▸ **Data for review**:
Context: an optimization exercise on an open-source flow, tuned for small area, a short achievable clock period and few clock cycles per item. The choices shown serve that exercise and are no tape-out recipe.
Power figures rest on the tool's default switching activity, not on a simulated workload.

## before
// html_markup_tokenizer_unit
module html_markup_tokenizer_unit (
  input  logic        clk,
  input  logic        rst,
  input  logic        byte_valid,
  output logic        byte_stall,
  input  logic [8:0]  byte_item,    
  output logic        event_valid,
  input  logic        event_stall,
  output logic [13:0] event_item    
);
Size in the first run: about 660 cells after synthesis, about 29 I/O pins.
export LEC_CHECK = 0
export CAP_MARGIN = 20
export CORE_MARGIN = 2
export CORE_UTILIZATION = 40
export CTS_BUF_LIST = sky130_fd_sc_hd__clkbuf_8
export SETUP_SLACK_MARGIN = 5
export SLEW_MARGIN = 20
create_clock -name core_clock -period 11.5 [get_ports {clk}]
standard.sh (not shown) runs the stock make flow with config.mk's settings and CLKGATE_MAP_FILE= SYNTH_SCRIPT=/design/flow/synth_recipe.tcl, a recipe that flattens the netlist after the stock synthesis.
==> flow/flow/run.sh <==
#!/bin/bash
set -euo pipefail
here=$PWD
sed "s|\$::env(SCRIPTS_DIR)/synth.tcl|$here/synth_custom.tcl|" synth_recipe.tcl > synth_recipe_custom.tcl
sed "s|^  log_cmd abc {\*}\$abc_args|  set abc_args [lreplace \$abc_args 1 1 $here/flow/area.abc]\n  log_cmd abc {*}\$abc_args|" \
  "$FLOW_HOME/scripts/synth.tcl" > synth_custom.tcl
grep -q "flow/area.abc" synth_custom.tcl
grep -q "synth_custom.tcl" synth_recipe_custom.tcl
bash standard.sh SYNTH_SCRIPT="$here/synth_recipe_custom.tcl" SETUP_SLACK_MARGIN=7.5 \
  "BUFFER_PORTS_ARGS=-buffer_cell sky130_fd_sc_hd__buf_2" finish > standard.log 2>&1
==> flow/flow/area.abc <==
strash
ifraig
scorr
dc2
strash
&get -n
&st
&syn4
&dch -f
&nf -R 1000
&put
## Diff of input files: after against before
--- a/flow/design.v
+++ b/flow/design.v
@@ -101,31 +101,29 @@
     case (hc)
       4'd1:    h_old = hs[0];
       4'd2:    h_old = hs[1];
       4'd3:    h_old = hs[2];
       4'd4:    h_old = hs[3];
       4'd5:    h_old = hs[4];
       4'd6:    h_old = hs[5];
       4'd7:    h_old = hs[6];
       default: h_old = hs[7];
     endcase
   end
   assign h_old_b = (h_old == 3'd0) ? 8'h20 : {5'b00001, h_old};
-  logic [2:0] fpos;
   logic [7:0] f_byte;
-  assign fpos = hc[2:0] - 3'd2;
   always_comb begin
-    if (hc == 4'd1)  f_byte = 8'h21;
-    else if (md)     f_byte = 8'h2D;
-    else             f_byte = dt_char(fpos) & ~{2'b00, mu[fpos], 5'b00000};
+    if (hc[3])     f_byte = 8'h21;
+    else if (md)   f_byte = 8'h2D;
+    else           f_byte = dt_char(hc[2:0]) & ~{2'b00, mu[hc[2:0]], 5'b00000};
   end
   logic [4:0] n_st;
   logic       n_anp, n_avp, n_started, n_pend;
   logic       clos_empty;
   logic [2:0] n_mc;
   logic [1:0] n_dash;
   logic [3:0] n_hc;
   logic       emit, esc, cont, more, finish;
   logic [3:0] ek;
   logic [7:0] eb;
   logic       do_fin, fin_sc, fin_store, do_an, an_store;
   logic       pending;
@@ -328,38 +326,38 @@
             if (mc == 3'd6) begin
               n_mc      = 3'd0;
               n_hc      = 4'd0;
               n_started = 1'b0;
               n_st      = S_DOCTYPE;
             end else begin
               n_mc     = mc + 3'd1;
             end
           end else begin
             emit = 1'b1;
             ek   = htok_pkg::EV_TEXT;
             n_st = S_R_FLUSH;
-            n_hc = 4'd1;
+            n_hc = 4'd8;
             cont = 1'b1;
           end
         end
         S_R_FLUSH, S_C_FLUSH: begin
           emit = 1'b1;
           ek   = htok_pkg::EV_TEXT;
           cont = 1'b1;
-          if (hc == {1'b0, mc} + 4'd1) begin
+          if (hc[3] ? (mc == 3'd0) : (hc[2:0] + 3'd1 == mc)) begin
             n_st = (st == S_C_FLUSH) ? S_C_DATA : S_TEXT;
             n_hc = 4'd0;
             n_mc = 3'd0;
           end else begin
-            n_hc = hc + 4'd1;
+            n_hc = hc[3] ? 4'd0 : hc + 4'd1;
           end
         end
         S_COMMENT: begin
           if (is_dash) begin
             if (dash != 2'd2) begin
               n_dash = dash + 2'd1;
             end else begin
               emit = 1'b1;
               ek   = htok_pkg::EV_COMMENT;
             end
           end else if (is_gt && dash == 2'd2) begin
             emit   = 1'b1;
@@ -445,25 +443,25 @@
             n_anp = 1'b0;
             n_avp = 1'b0;
             cont  = 1'b1;
           end else begin
             ek   = htok_pkg::EV_TAG_ABORT;
             n_st = S_DATA;
           end
         end
         S_C_MARKUP: begin
           emit = 1'b1;
           ek   = htok_pkg::EV_TEXT;
           n_st = S_C_FLUSH;
-          n_hc = 4'd1;
+          n_hc = 4'd8;
           cont = 1'b1;
         end
         S_C_COMMENT: begin
           emit = 1'b1;
           if (dash != 2'd0) begin
             ek     = htok_pkg::EV_COMMENT;
             n_dash = dash - 2'd1;
             cont   = 1'b1;
           end else begin
             ek   = htok_pkg::EV_COMMENT_END;
             n_st = S_DATA;
           end
@@ -602,17 +600,17 @@
     end
     if (go) begin
       if (st == S_MARKUP) begin
         if (mc == 3'd0) begin
           md <= is_dash;
         end
         mu[mc] <= !x[5];
       end
       if (st == S_DOCTYPE && is_ws) begin
         hs <= {hs[6:0], x[2:0]};
       end
     end
-    if (go && emit) begin
+    if (out_free) begin
       event_item <= {ek, eb, esc, !more};
     end
   end
 endmodule
## What came out
- Looking at the reports, after completed the entire flow and the layout it produced met the timing, DRC and antenna checks.
- The number of buffers inserted during clock tree synthesis of before and that of after are within noise of each other.
- Compared with before, after shows a higher number of search-and-repair iterations in the first detailed-routing pass.
- Of before and after, the run reporting the higher xor/xnor share of the synthesized area was before.
- Internal power summed over all cells, after vs before: up by a few percent
- Between before and after, the layout cell share with drive strength beyond 1 does not differ in any meaningful way.
- after ends up with a count of buffers added by post-CTS timing repair for setup that is 2 higher than in before.
- Measured against each other, before and after differ in worst max-slew margin expressed relative to the limit, the higher figure coming from after.
- Power share of the combinational group ends up lower on before.
Function was not checked in any run of this note: the RTL went through the layout flow alone.

-- afterwards: timing with drivers on the ports --
Ports are ideal in the flow. The routed layouts listed here were re-timed in OpenROAD.
Step 1 sets driving cells, clkbuf_16 on the clock port and buf_2 on the other inputs (assumed; they add their load-dependent delay and slew).
Step 2 times the ports against the registers' clock, not the clock port: input delays grow and output delays shrink by t, the midpoint of the rising clock arrivals with the driver on.
Three values: no drivers, after step 1, after step 2; two values: the first two.
run	shift t [ns]	setup slack, ns	hold slack, ns
before	0.408	7.605 / 7.605 / 7.254	0.463 / 0.463 / 0.463
after	0.428	7.560 / 7.579 / 7.150	0.464 / 0.464 / 0.464
After both steps every run listed still meets setup and hold. The setup slack of after, which loses most, moves by +0.019 ns with the drivers and by -0.410 ns with both steps.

▸ **What is required**: Lines that hold "finish" are the ones to copy, so pick each out from the data.

▸ **Response to this task**:
  "BUFFER_PORTS_ARGS=-buffer_cell sky130_fd_sc_hd__buf_2" finish > standard.log 2>&1
   logic       emit, esc, cont, more, finish;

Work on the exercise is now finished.